On natural phenomena as aesthetic objects

Are natural phenomena (objects, events) aesthetic objects in the Wittgensteinian sense? There is no doubt that we apply  adjectives such as ‘beautiful’ to things like sunsets, landscapes, people. But what does that mean? Are there norms that we apply?  Do we compare one phenomenon with another? Last night’s sunset with this one? The landscape before our eyes with the one we saw in a movie? This person’s face with that of our favourite movie star? 

In the last case it seems that we do indeed compare and also that we are able to express the reasons for our evaluations to some extent. In the case of sunsets this is far less obvious. Is there a sense in which this sunset is more beautiful than last night’s? More spectacular perhaps, yes. But more beautiful? And if we compare landscapes, aren’t we just  expressing preferences? (“I hate woods, give me open skies any day.”)  

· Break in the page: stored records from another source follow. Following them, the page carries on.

From an optimization exercise on the open Yosys and OpenROAD flow, aimed at small area, a short achievable clock period and few clock cycles per item; shortcuts taken in it are not production practice.
Only simulation tests tie the RTL to the original design; equivalence was not proved.

==> inputs of job 8406 <==
==> flow/design.v <==
module tinker_exec_unit #(
    parameter int W     = 64,
    parameter int LIT_W = 12,
    parameter int TAG_W = 5
) (
    input  logic             clk,
    input  logic             rst_n,
    input  logic             in_valid,
    output logic             in_ready,
    input  logic [4:0]       in_opcode,
    input  logic [W-1:0]     in_a,
    input  logic [W-1:0]     in_b,
    input  logic [LIT_W-1:0] in_lit,
    input  logic [TAG_W-1:0] in_tag,
    output logic             out_valid,
    input  logic             out_ready,
    output logic [W-1:0]     out_result,
    output logic [TAG_W-1:0] out_tag,
    output logic             out_err
);
    localparam logic [4:0] OP_ADD   = 5'b11000;
    localparam logic [4:0] OP_SUB   = 5'b11010;
    localparam logic [4:0] OP_MUL   = 5'b11100;
    localparam logic [4:0] OP_DIV   = 5'b11101;
    localparam logic [4:0] OP_AND   = 5'b00000;
    localparam logic [4:0] OP_OR    = 5'b00001;
    localparam logic [4:0] OP_XOR   = 5'b00010;
    localparam logic [4:0] OP_NOT   = 5'b00011;
    localparam logic [4:0] OP_SHR   = 5'b00100;
    localparam logic [4:0] OP_SHL   = 5'b00110;
    localparam logic [4:0] OP_MOV   = 5'b10001;
    localparam logic [4:0] OP_MOVL  = 5'b10010;
    localparam logic [3:0] LUT_A    = 4'b1100;
    localparam logic [3:0] LUT_B    = 4'b1010;
    logic             s1_v;       
    logic             own_q;      
    logic             last_q;     
    logic             k_mul, k_div, k_rot;
    logic             y_use_q;    
    logic             y_inv_q;    
    logic             minv_q;     
    logic             dprep_q;    
    logic             dz_q;
    logic             rs_q;       
    logic [5:0]       bd_q;       
    logic             err1_q;
    logic [TAG_W-1:0] tag1_q;
    logic [W-1:0]     a_q, b_q;
    logic [5:0]       rot_q;      
    logic [6:0]       len_q;      
    logic [6:0]       cnt_q;      
    logic [6:0]       cza_q;      
    logic [W-1:0]     res_q;
    logic [TAG_W-1:0] otag_q;
    logic             oerr_q;
    logic             ovalid_q;
    logic       is_add, is_sub, is_mul, is_div, is_shr, is_shl, is_movl, ill_d;
    logic [3:0] lut_d;
    always_comb begin
        is_add = 1'b0; is_sub = 1'b0; is_mul = 1'b0; is_div = 1'b0;
        is_shr = 1'b0; is_shl = 1'b0; is_movl = 1'b0; ill_d = 1'b0;
        lut_d  = LUT_A;
        case (in_opcode)
            OP_ADD:  is_add = 1'b1;
            OP_SUB:  is_sub = 1'b1;
            OP_MUL:  is_mul = 1'b1;
            OP_DIV:  is_div = 1'b1;
            OP_SHR:  is_shr = 1'b1;
            OP_SHL:  is_shl = 1'b1;
            OP_AND:  lut_d = 4'b1000;
            OP_OR:   lut_d = 4'b1110;
            OP_XOR:  lut_d = 4'b0110;
            OP_NOT:  lut_d = 4'b0011;
            OP_MOV:  lut_d = LUT_A;
            OP_MOVL: begin is_movl = 1'b1; lut_d = 4'b0000; end
            default: begin ill_d = 1'b1;   lut_d = 4'b0000; end
        endcase
    end
    logic [7:0] nza, nzb;
    logic       swap;
    always_comb begin
        for (int j = 0; j < 8; j++) begin
            nza[j] = |in_a[8*j +: 8];
            nzb[j] = |in_b[8*j +: 8];
        end
        swap = 1'b0;
        for (int j = 0; j < 8; j++)
            if (nzb[j] && !(|(nza >> j))) swap = 1'b1;
    end
    logic [W-1:0] mplr;           
    logic [3:0]   a_lut;
    logic [W-1:0] a_d;
    always_comb begin
        mplr  = swap ? in_a : in_b;
        a_lut = is_mul ? (swap ? LUT_B : LUT_A) : lut_d;
        for (int i = 0; i < W; i++)
            a_d[i] = a_lut[{in_a[i], in_b[i]}];
        if (is_movl)
            a_d[LIT_W-1:0] = in_lit;
    end
    function automatic logic [5:0] booth(input logic [3:0] x, input logic xp);
        logic one0, two0, neg0, one1, two1, neg1;
        one0 = x[0] ^ xp;
        two0 = (x[1] & ~x[0] & ~xp) | (~x[1] & x[0] & xp);
        neg0 = x[1] & ~(x[0] & xp);
        one1 = x[2] ^ x[1];
        two1 = (x[3] & ~x[2] & ~x[1]) | (~x[3] & x[2] & x[1]);
        neg1 = x[3] & ~(x[2] & x[1]);
        booth = {neg1, two1, one1, neg0, two0, one0};
    endfunction
    logic b_zero, sh_big;
    assign b_zero = ~|in_b;
    assign sh_big = |in_b[W-1:6];
    function automatic logic [6:0] clz64(input logic [63:0] x);
        logic [63:0] v;
        logic [5:0]  c [64];
        for (int i = 0; i < 64; i++) begin
            v[i] = x[i];
            c[i] = 6'd0;
        end
        for (int k = 0; k < 6; k++)
            for (int i = 0; i < (32 >> k); i++) begin
                c[i] = v[2*i+1] ? c[2*i+1] : (c[2*i] | 6'(1 << k));
                v[i] = v[2*i+1] | v[2*i];
            end
        clz64 = v[0] ? {1'b0, c[0]} : 7'd64;
    endfunction
    logic [6:0] clz_a, clz_b;
    logic       q_zero;
    assign clz_a  = clz64(in_a);
    assign clz_b  = clz64(in_b);
    logic [W-1:0] b_smear;
    always_comb begin
        b_smear = in_b;
        for (int k = 1; k < W; k = k * 2)
            b_smear = b_smear | (b_smear >> k);
    end
    assign q_zero = ~|(in_a & ~{1'b0, b_smear[W-1:1]});
    logic [5:0] rot_d;
    logic [6:0] len_d;
    always_comb begin
        if (is_div) begin
            rot_d = 6'd0;
            len_d = clz_b;
        end else if (is_shl) begin
            rot_d = 6'd0 - in_b[5:0];
            len_d = sh_big ? 7'd64 : {1'b0, in_b[5:0]};
        end else begin
            rot_d = in_b[5:0];
            len_d = sh_big ? 7'd0 : 7'd64 - {1'b0, in_b[5:0]};
        end
    end
    logic [6:0] dv_n, dv_len, rot_amt, len_sel;
    assign dv_n    = len_q - cza_q + 7'd1;
    assign dv_len  = cza_q - len_q + 7'd63;
    assign rot_amt = k_div ? dv_n : {1'b0, rot_q};
    assign len_sel = k_div ? dv_len : len_q;
    logic [W-1:0] rot_t, rot, mask, rot_lo, rot_sel;
    always_comb begin
        rot_t = a_q;
        for (int s = 0; s < 6; s++)
            if (rot_amt[s]) rot_t = {rot_t, rot_t} >> (1 << s);
        rot = rot_t;
        for (int i = 0; i < W; i++)
            mask[i] = (len_sel[6] | ((i / 8) < len_sel[5:3])) |
                      ((i / 8) == len_sel[5:3] && (i % 8) < len_sel[2:0]);
        rot_lo  = rot & mask;
        rot_sel = rot & (mask ^ {W{minv_q}});
    end
    localparam int WA = W + 1;
    function automatic logic [WA-1:0] ks_add(input logic [WA-1:0] x, input logic [WA-1:0] y,
                                             input logic ci);
        logic [WA-1:0] g, p, gk, pk, cy;
        g = x & y;
        p = x ^ y;
        gk = g;
        pk = p;
        gk[0] = g[0] | (p[0] & ci);
        for (int k = 1; k < WA; k = k * 2)
            for (int i = WA - 1; i >= k; i--) begin
                gk[i] = gk[i] | (pk[i] & gk[i-k]);
                pk[i] = pk[i] & pk[i-k];
            end
        cy = {gk[WA-2:0], ci};
        ks_add = p ^ cy;
    endfunction
    logic          y_sub;
    logic [W-1:0]  mul_acc, pp0, pp1;
    logic [WA-1:0] cs_p, cs_q, cs_z, csa_s, csa_c, add_sum;
    assign y_sub = y_inv_q & ~(k_div & rs_q);
    always_comb begin
        pp0 = {W{bd_q[2]}} ^ (({W{bd_q[0]}} & a_q) | ({W{bd_q[1]}} & {a_q[W-2:0], 1'b0}));
        pp1 = {W{bd_q[5]}} ^ (({W{bd_q[3]}} & {a_q[W-3:0], 2'b00}) |
                              ({W{bd_q[4]}} & {a_q[W-4:0], 3'b000}));
        mul_acc = (own_q & k_mul) ? res_q : '0;
        cs_p  = {1'b0, mul_acc} | (k_div ? {a_q, res_q[W-1]} : '0) |
                ((k_mul | k_div) ? '0 : {1'b0, a_q});
        cs_q  = {1'b0, pp0} | (({1'b0, b_q} & {WA{y_use_q}}) ^ {WA{y_sub}});
        cs_z  = {1'b0, pp1};
        csa_s = cs_p ^ cs_q ^ cs_z;
        csa_c = (cs_p & cs_q) | (cs_p & cs_z) | (cs_q & cs_z);
        add_sum = ks_add(csa_s, {csa_c[WA-2:0], bd_q[2]}, bd_q[5] | y_sub);
    end
    logic div_neg;
    assign div_neg = add_sum[W];
    logic r_free, step, step_last, accept;
    assign r_free    = ~ovalid_q | out_ready;
    assign step      = s1_v & (own_q | r_free);
    assign step_last = step & last_q;
    assign in_ready  = ~s1_v | (last_q & (own_q | ~ovalid_q)) | (last_q & out_ready);
    assign accept    = in_valid & in_ready;
    always_ff @(posedge clk or negedge rst_n) begin
        if (!rst_n) begin
            s1_v     <= 1'b0;
            own_q    <= 1'b0;
            ovalid_q <= 1'b0;
        end else begin
            if (accept)         s1_v <= 1'b1;
            else if (step_last) s1_v <= 1'b0;
            if (step)           own_q <= ~last_q;
            if (step_last)      ovalid_q <= 1'b1;
            else if (out_ready) ovalid_q <= 1'b0;
        end
    end
    always_ff @(posedge clk) begin
        if (accept) begin
            k_mul   <= is_mul;
            k_div   <= is_div;
            k_rot   <= is_shr | is_shl;
            y_use_q <= is_add | is_sub | is_div;
            y_inv_q <= is_sub | is_div;
            minv_q  <= ~is_shr;
            dprep_q <= 1'b1;
            dz_q    <= b_zero;
            err1_q  <= ill_d | (is_div & b_zero);
            tag1_q  <= in_tag;
            rot_q   <= rot_d;
            len_q   <= len_d;
            bd_q    <= is_mul ? booth(mplr[3:0], 1'b0) : 6'd0;
            cza_q   <= clz_a;
            last_q  <= is_mul ? ~|mplr[W-1:3] : is_div ? (b_zero | q_zero) : 1'b1;
            a_q     <= a_d;
            b_q     <= mplr;
            if (!is_mul) b_q <= in_b;
        end else if (step) begin
            if (k_mul) begin
                a_q    <= {a_q[W-5:0], 4'b0000};
                b_q    <= {4'b0000, b_q[W-1:4]};
                bd_q   <= booth(b_q[7:4], b_q[3]);
                last_q <= ~|b_q[W-1:7];
            end else if (k_div) begin
                if (dprep_q) begin
                    dprep_q <= 1'b0;
                    a_q     <= rot_lo;
                    rs_q    <= 1'b0;
                    cnt_q   <= dv_n;
                    last_q  <= (dv_n == 7'd1);
                end else begin
                    cnt_q  <= cnt_q - 7'd1;
                    a_q    <= add_sum[W-1:0];
                    rs_q   <= div_neg;
                    last_q <= (cnt_q == 7'd2);
                end
            end
        end
    end
    always_ff @(posedge clk) begin
        if (step) begin
            if (k_div) begin
                if (dprep_q)      res_q <= rot_sel | {W{dz_q}};
                else              res_q <= {res_q[W-2:0], ~div_neg};
            end else if (k_rot)
                res_q <= rot_sel;
            else
                res_q <= add_sum[W-1:0];
        end
        if (step_last) begin
            otag_q <= tag1_q;
            oerr_q <= err1_q;
        end
    end
    assign out_valid  = ovalid_q;
    assign out_result = res_q;
    assign out_tag    = otag_q;
    assign out_err    = oerr_q;
endmodule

We can sharpen the issue somewhat by asking about the role of two key features of aesthetic practices in Wittgenstein’s sense: training and expertise, and directed discontent. 

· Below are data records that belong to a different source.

This is an optimization exercise on Yosys and OpenROAD, whose aim is small area and a short achievable clock period, not a production implementation. At most, simulation tests tie the RTL to the original design; equivalence was not proved. Power and IR drop assume default switching activity.

==> inputs of run P <==
==> flow/design.v (excerpt) <==
module eth_stream_top (
	input  wire                              clk_125,
	input  wire                              rst_crc,
	input  wire eth_stream_pkg::word_t       data_ch0,
	input  wire eth_stream_pkg::word_t       data_ch1,
	input  wire                              wr_ch0,
	input  wire                              wr_ch1,
	input  wire eth_stream_pkg::interval_t   interval_num,
	input  wire                              time_clr,
	input  wire                              stream_stop,
	input  wire eth_stream_pkg::stream_cfg_t cfg,
	input  wire                              tx_rdy,
	output eth_stream_pkg::tx_beat_t         tx
);
export LEC_CHECK = 0
export CAP_MARGIN = 20
export CORE_MARGIN = 2
export CORE_UTILIZATION = 50
export PLACE_DENSITY = 0.6
export SETUP_SLACK_MARGIN = 2.65
export SLEW_MARGIN = 20
create_clock -name core_clock -period 5.0 [get_ports {clk_125}]
standard.sh (not shown) runs the stock make flow with config.mk's settings and CLKGATE_MAP_FILE= SYNTH_SCRIPT=/design/flow/synth_recipe.tcl, a recipe that flattens the netlist after the stock synthesis.
==> flow/flow/run.sh <==
#!/bin/bash
# The standard layout (standard.sh, standard synthesis unchanged) with
# two changes made through ORFS's own variables:
#  - ports are buffered with plain buf cells, which timing repair may size,
#    instead of the platform's default delay buffers (every port still gets
#    its buffer);
#  - the clock tree is built from clkbuf_16 as before, with explicit sink
#    clustering and without dummy loads.
# The make output goes to standard.log; ORFS writes each step's log under
# orfs/logs.
set -euo pipefail
export BUFFER_PORTS_ARGS="-buffer_cell sky130_fd_sc_hd__buf_2"
export CTS_ARGS="-sink_clustering_enable -repair_clock_nets -sink_clustering_size 28 -sink_clustering_max_diameter 100 -buf_list sky130_fd_sc_hd__clkbuf_16 -dont_use_dummy_load"
bash standard.sh > standard.log 2>&1
==> run R: changes against run P <==
--- a/flow/design.v
+++ b/flow/design.v
@@ -60,42 +60,42 @@
 	logic [7-1:0] level;
 	logic do_wr;
 	logic wr_ok;       
 	logic [7-1:0] level_n;
 	assign do_wr = wr & wr_ok & ~stop;   
 	assign rdy   = |level[7-1:4];
 	logic [3:0] rblk_oh;
-	logic [1:0][16-1:0] rd_sel;   
-	logic [1:0][32-1:0] rdata_h;     
+	logic [16-1:0] pf_sel;
+	logic [16-1:0] rd_sel;   
+	eth_stream_pkg::word_t pf_word;
 	assign rblk_oh = 4'(1) << rblk;
-	logic [7-1:0] level_p1;
-	logic [7-1:0] level_m1;
-	logic level_63;
-	logic full_n;
-	assign level_p1 = level + 1'b1;
-	assign level_m1 = level - 1'b1;
-	assign level_63 = (level == 7'(64 - 1));
+	assign pf_sel  = {rd_sel[16-2:0], rd_sel[16-1]};   
+	always_ff @(posedge clk_125)
+	begin
+		if (rst_crc | clr)
+			rd_sel <= 16'(1) << (16 - 1);
+		else if (rd_adv)
+			rd_sel <= {rd_sel[16-2:0], rd_sel[16-1]};
+	end
 	always_comb
 	begin
+		case ({do_wr, rd})
+			2'b10:   level_n = level + 1'b1;
+			2'b01:   level_n = level - 1'b1;
+			default: level_n = level;
+		endcase
 		if (clr)
 			level_n = '0;
-		else if (do_wr & ~rd)
-			level_n = level_p1;
-		else if (rd & ~do_wr)
-			level_n = level_m1;
-		else
-			level_n = level;
 	end
-	assign full_n = ~clr & ~rd & (level[7-1] | (level_63 & do_wr));
 	always_ff @(posedge clk_125)
 	begin
 		if (rst_crc)
 			wr_ok <= 1'b1;
 		else
-			wr_ok <= ~clr_pre_n & ~full_n;
+			wr_ok <= ~clr_pre_n & ~level_n[7-1];
 		if (rst_crc | clr)
 		begin
 			wr_lo  <= 8'd1;
 			wr_hi  <= 8'd1;
 			rblk   <= '0;
 			level  <= '0;
 		end
@@ -103,66 +103,38 @@
 		begin
 			if (do_wr)
 			begin
 				wr_lo <= {wr_lo[6:0], wr_lo[7]};
 				if (wr_lo[7])
 					wr_hi <= {wr_hi[6:0], wr_hi[7]};
 			end
-			if (rd && rd_sel[0][16-1])
+			if (rd && rd_sel[16-1])
 				rblk <= rblk + 1'b1;
 			level <= level_n;
 		end
 	end
 	genvar gi;
 	for (gi = 0; gi < DEPTH; gi++)
 	begin : g_mem
 		always_ff @(posedge clk_125)
 			if (do_wr && wr_lo[gi % 8] && wr_hi[gi / 8])
 				mem[gi] <= wdata;
 	end
-	logic [1:0][16-1:0] pf_sel;
-	logic [1:0][1:0][32-1:0] blk_word;
-	logic [1:0][32-1:0] pf_word;
-	genvar gh;
-	for (gh = 0; gh < 2; gh++)
-	begin : g_half
-		rd_word_ctr i_rd_word_ctr (
-			.clk_125 (clk_125),
-			.clr     (rst_crc | clr),
-			.adv     (rd_adv),
-			.rd_sel  (rd_sel[gh])
-		);
-		assign pf_sel[gh] = {rd_sel[gh][16-2:0], rd_sel[gh][16-1]};   
-	end
+	logic [3:0][32-1:0] blk_word;
 	always_comb
 	begin
 		blk_word = '0;
 		for (int i = 0; i < DEPTH; i++)
-			blk_word[i/32][(i/16)%2] = blk_word[i/32][(i/16)%2] | (mem[i] & {32{pf_sel[i/32][i%16]}});
-		for (int h = 0; h < 2; h++)
-			pf_word[h] = (blk_word[h][0] & {32{rblk_oh[2*h]}})
-			           | (blk_word[h][1] & {32{rblk_oh[2*h+1]}});
+			blk_word[i/16] = blk_word[i/16] | (mem[i] & {32{pf_sel[i%16]}});
+		pf_word = '0;
+		for (int b = 0; b < 4; b++)
+			pf_word = pf_word | (blk_word[b] & {32{rblk_oh[b]}});
 	end
 	always_ff @(posedge clk_125)
-		rdata_h <= pf_word;
-	assign rdata = rblk[1] ? rdata_h[1] : rdata_h[0];
-endmodule
-module rd_word_ctr (
-	input  wire                    clk_125,
-	input  wire                    clr,
-	input  wire                    adv,
-	output logic [16-1:0]  rd_sel
-);
-	always_ff @(posedge clk_125)
-	begin
-		if (clr)
-			rd_sel <= 16'(1) << (16 - 1);
-		else if (adv)
-			rd_sel <= {rd_sel[16-2:0], rd_sel[16-1]};
-	end
+		rdata <= pf_word;
 endmodule
 `default_nettype wire
 `default_nettype none
 module restart_ctrl (
 	input  wire  clk_125,
 	input  wire  rst_crc,
 	input  wire  time_clr,      
@@ -384,15 +356,15 @@
 	logic s_tag;
 	logic s_chan;
 	logic s_data;
 	logic s_sum;
 	logic [16-1:0] idx;      
 	eth_stream_pkg::word_t beat;     
 	assign take = s_idle | (s_sum & tx_rdy);
-	assign buf_sel = tx_rdy ? {idx[16-2:0], idx[16-1]} : idx;
+	assign buf_sel = (s_data & tx_rdy) ? {idx[16-2:0], idx[16-1]} : idx;
 	logic s_idle_n;
 	logic s_ports_n;
 	logic s_ip_n;
 	logic s_tag_n;
 	logic s_chan_n;
 	logic s_data_n;
 	logic s_sum_n;
@@ -441,15 +413,15 @@
 			s_tag     <= 1'b0;
 			s_chan    <= 1'b0;
 			s_data    <= 1'b0;
 			s_sum     <= 1'b0;
 			o_busy    <= 1'b0;
 			o_ports_b <= 1'b1;
 			o_sum_b   <= 1'b1;
-			idx       <= 16'(1) << (16 - 1);
+			idx       <= 16'(1);
 			end_tx    <= 1'b0;
 		end
 		else
 		begin
 			s_idle    <= s_idle_n;
 			s_ports   <= s_ports_n;
 			s_ip      <= s_ip_n;
@@ -458,16 +430,16 @@
 			s_data    <= s_data_n;
 			s_sum     <= s_sum_n;
 			o_busy    <= ~s_idle_n;
 			o_ports_b <= ~s_ports_n;
 			o_sum_b   <= ~s_sum_n;
 			end_tx    <= s_sum & tx_rdy;   
 			if (s_idle)
-				idx <= 16'(1) << (16 - 1);
-			else if (tx_rdy && (s_data || s_chan))
+				idx <= 16'(1);
+			else if (tx_rdy && s_data)
 				idx <= {idx[16-2:0], idx[16-1]};
 		end
 	end
 	eth_stream_pkg::word_t ports_w;
 	eth_stream_pkg::word_t tag_w;
 	eth_stream_pkg::word_t chan_w;
 	eth_stream_pkg::word_t cur_w;
SETUP_SLACK_MARGIN = 2.3   (was 2.65)
==> run K: changes against run P <==
--- a/flow/design.v
+++ b/flow/design.v
@@ -60,42 +60,42 @@
 	logic [7-1:0] level;
 	logic do_wr;
 	logic wr_ok;       
 	logic [7-1:0] level_n;
 	assign do_wr = wr & wr_ok & ~stop;   
 	assign rdy   = |level[7-1:4];
 	logic [3:0] rblk_oh;
-	logic [1:0][16-1:0] rd_sel;   
-	logic [1:0][32-1:0] rdata_h;     
+	logic [16-1:0] pf_sel;
+	logic [16-1:0] rd_sel;   
+	eth_stream_pkg::word_t pf_word;
 	assign rblk_oh = 4'(1) << rblk;
-	logic [7-1:0] level_p1;
-	logic [7-1:0] level_m1;
-	logic level_63;
-	logic full_n;
-	assign level_p1 = level + 1'b1;
-	assign level_m1 = level - 1'b1;
-	assign level_63 = (level == 7'(64 - 1));
+	assign pf_sel  = {rd_sel[16-2:0], rd_sel[16-1]};   
+	always_ff @(posedge clk_125)
+	begin
+		if (rst_crc | clr)
+			rd_sel <= 16'(1) << (16 - 1);
+		else if (rd_adv)
+			rd_sel <= {rd_sel[16-2:0], rd_sel[16-1]};
+	end
 	always_comb
 	begin
+		case ({do_wr, rd})
+			2'b10:   level_n = level + 1'b1;
+			2'b01:   level_n = level - 1'b1;
+			default: level_n = level;
+		endcase
 		if (clr)
 			level_n = '0;
-		else if (do_wr & ~rd)
-			level_n = level_p1;
-		else if (rd & ~do_wr)
-			level_n = level_m1;
-		else
-			level_n = level;
 	end
-	assign full_n = ~clr & ~rd & (level[7-1] | (level_63 & do_wr));
 	always_ff @(posedge clk_125)
 	begin
 		if (rst_crc)
 			wr_ok <= 1'b1;
 		else
-			wr_ok <= ~clr_pre_n & ~full_n;
+			wr_ok <= ~clr_pre_n & ~level_n[7-1];
 		if (rst_crc | clr)
 		begin
 			wr_lo  <= 8'd1;
 			wr_hi  <= 8'd1;
 			rblk   <= '0;
 			level  <= '0;
 		end
@@ -103,66 +103,38 @@
 		begin
 			if (do_wr)
 			begin
 				wr_lo <= {wr_lo[6:0], wr_lo[7]};
 				if (wr_lo[7])
 					wr_hi <= {wr_hi[6:0], wr_hi[7]};
 			end
-			if (rd && rd_sel[0][16-1])
+			if (rd && rd_sel[16-1])
 				rblk <= rblk + 1'b1;
 			level <= level_n;
 		end
 	end
 	genvar gi;
 	for (gi = 0; gi < DEPTH; gi++)
 	begin : g_mem
 		always_ff @(posedge clk_125)
 			if (do_wr && wr_lo[gi % 8] && wr_hi[gi / 8])
 				mem[gi] <= wdata;
 	end
-	logic [1:0][16-1:0] pf_sel;
-	logic [1:0][1:0][32-1:0] blk_word;
-	logic [1:0][32-1:0] pf_word;
-	genvar gh;
-	for (gh = 0; gh < 2; gh++)
-	begin : g_half
-		rd_word_ctr i_rd_word_ctr (
-			.clk_125 (clk_125),
-			.clr     (rst_crc | clr),
-			.adv     (rd_adv),
-			.rd_sel  (rd_sel[gh])
-		);
-		assign pf_sel[gh] = {rd_sel[gh][16-2:0], rd_sel[gh][16-1]};   
-	end
+	logic [3:0][32-1:0] blk_word;
 	always_comb
 	begin
 		blk_word = '0;
 		for (int i = 0; i < DEPTH; i++)
-			blk_word[i/32][(i/16)%2] = blk_word[i/32][(i/16)%2] | (mem[i] & {32{pf_sel[i/32][i%16]}});
-		for (int h = 0; h < 2; h++)
-			pf_word[h] = (blk_word[h][0] & {32{rblk_oh[2*h]}})
-			           | (blk_word[h][1] & {32{rblk_oh[2*h+1]}});
+			blk_word[i/16] = blk_word[i/16] | (mem[i] & {32{pf_sel[i%16]}});
+		pf_word = '0;
+		for (int b = 0; b < 4; b++)
+			pf_word = pf_word | (blk_word[b] & {32{rblk_oh[b]}});
 	end
 	always_ff @(posedge clk_125)
-		rdata_h <= pf_word;
-	assign rdata = rblk[1] ? rdata_h[1] : rdata_h[0];
-endmodule
-module rd_word_ctr (
-	input  wire                    clk_125,
-	input  wire                    clr,
-	input  wire                    adv,
-	output logic [16-1:0]  rd_sel
-);
-	always_ff @(posedge clk_125)
-	begin
-		if (clr)
-			rd_sel <= 16'(1) << (16 - 1);
-		else if (adv)
-			rd_sel <= {rd_sel[16-2:0], rd_sel[16-1]};
-	end
+		rdata <= pf_word;
 endmodule
 `default_nettype wire
 `default_nettype none
 module restart_ctrl (
 	input  wire  clk_125,
 	input  wire  rst_crc,
 	input  wire  time_clr,      
@@ -384,15 +356,15 @@
 	logic s_tag;
 	logic s_chan;
 	logic s_data;
 	logic s_sum;
 	logic [16-1:0] idx;      
 	eth_stream_pkg::word_t beat;     
 	assign take = s_idle | (s_sum & tx_rdy);
-	assign buf_sel = tx_rdy ? {idx[16-2:0], idx[16-1]} : idx;
+	assign buf_sel = (s_data & tx_rdy) ? {idx[16-2:0], idx[16-1]} : idx;
 	logic s_idle_n;
 	logic s_ports_n;
 	logic s_ip_n;
 	logic s_tag_n;
 	logic s_chan_n;
 	logic s_data_n;
 	logic s_sum_n;
@@ -441,15 +413,15 @@
 			s_tag     <= 1'b0;
 			s_chan    <= 1'b0;
 			s_data    <= 1'b0;
 			s_sum     <= 1'b0;
 			o_busy    <= 1'b0;
 			o_ports_b <= 1'b1;
 			o_sum_b   <= 1'b1;
-			idx       <= 16'(1) << (16 - 1);
+			idx       <= 16'(1);
 			end_tx    <= 1'b0;
 		end
 		else
 		begin
 			s_idle    <= s_idle_n;
 			s_ports   <= s_ports_n;
 			s_ip      <= s_ip_n;
@@ -458,16 +430,16 @@
 			s_data    <= s_data_n;
 			s_sum     <= s_sum_n;
 			o_busy    <= ~s_idle_n;
 			o_ports_b <= ~s_ports_n;
 			o_sum_b   <= ~s_sum_n;
 			end_tx    <= s_sum & tx_rdy;   
 			if (s_idle)
-				idx <= 16'(1) << (16 - 1);
-			else if (tx_rdy && (s_data || s_chan))
+				idx <= 16'(1);
+			else if (tx_rdy && s_data)
 				idx <= {idx[16-2:0], idx[16-1]};
 		end
 	end
 	eth_stream_pkg::word_t ports_w;
 	eth_stream_pkg::word_t tag_w;
 	eth_stream_pkg::word_t chan_w;
 	eth_stream_pkg::word_t cur_w;
SETUP_SLACK_MARGIN = 2.5   (was 2.65)
==> results by group <==
Clock tree
  • CTS Buf Count: 203

Power
  • Clk power: 19.6 mW

Finish
  • Multi-In Gates: 4349
  • NonClk Buf Share: 4.87%

Route
  • Detailed Route Iter0 Violations: 19143

Critical path
  • Crit path max fanout: 7
  • CP Capture Point: i_fifo_ch0.rdata[3]

Outcome
  • Status: finished clean

Synth
  • Adder-cell share of the synthesized area: 0.472%

GRT
  • M2 GR Usage: 47.9%
  • Met3 layer usage reported by global route: 7.42%

Floorplanning
  • Tap cells: 4794
the above is filed under run K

As for training and expertise, we have no problem in acknowledging that some people are better than we are in judging the quality of a musical performance, or that of a painting, or a sculpture. That is why we seek to learn from them and so develop our own skills and our own appreciation of a given kind of aesthetic objects. Does the same happen in ‘evaluating’ a sunset? Do we ask an expert to tell us whether this sunset is better than the one we saw yesterday, and if so, to explain to us in what way? If we ask someone whether he prefers a rugged mountainous landscape to an ocean view, do we seek to learn anything over and above his preferences, something that will help us make a more informed judgment ourselves? And if someone declares that she thinks her husband is more beautiful than the man just voted ‘sexiest man alive’, do we take her to task for not agreeing with ‘the experts’? 

It appears that although the answers may not be the same in each of these cases, there is a marked difference with how training and expertise work in aesthetic practices that are concerned with non-natural phenomena, with artefacts, performances, and the like. This relates to the second feature, directed discontent.

Directed discontent typically involves judgments about objects according to norms with an aim to improvement. We look at the object (or performance, that’s basically the same in this regard), apply a relevant norm, and judge that the object does not qualify unreservedly, that there is room for improvement. Typically, improvement presupposes control, at least in principle. Hence, a key feature of aesthetic objects is that they lend themselves to manipulation, to change and be changed. 

Now, natural phenomena are not disqualified  by this requirement per se. But it does place restrictions on when natural phenomena can be regarded as proper aesthetic objects. First of all, there has to be some element of control. Since sunsets are typically not man-made, they equally typically are not aesthetic objects: there is no aesthetic practice that aims at producing sunsets according to certain shared norms. Landscapes are an in-between case: think of landscape architecture, garden design. Here there is enough control to start an aesthetic practice. But we don’t go about designing and producing mountain ranges. (At least, not yet. Notice how all this is conditional on human ability, and hence human technology.) What about people? A human face becomes a proper aesthetic object in the context of, e.g., plastic surgery. We can well imagine two people judging the result of an operation and one of them expressing directed discontent; “Nice result, but the left cheek is not quite what it should be … Let me see, a bit more like this, perhaps?”

And this immediately reveals the second  conditio sine qua non for something to be an aesthetic object, viz., that there has to be a set of shared norms. 

So we see why on the one hand natural phenomena do not automatically qualify as aesthetic objects and why on the other hand most of our aesthetic practices involve pure artefacts: control is needed for a practicable application of norms.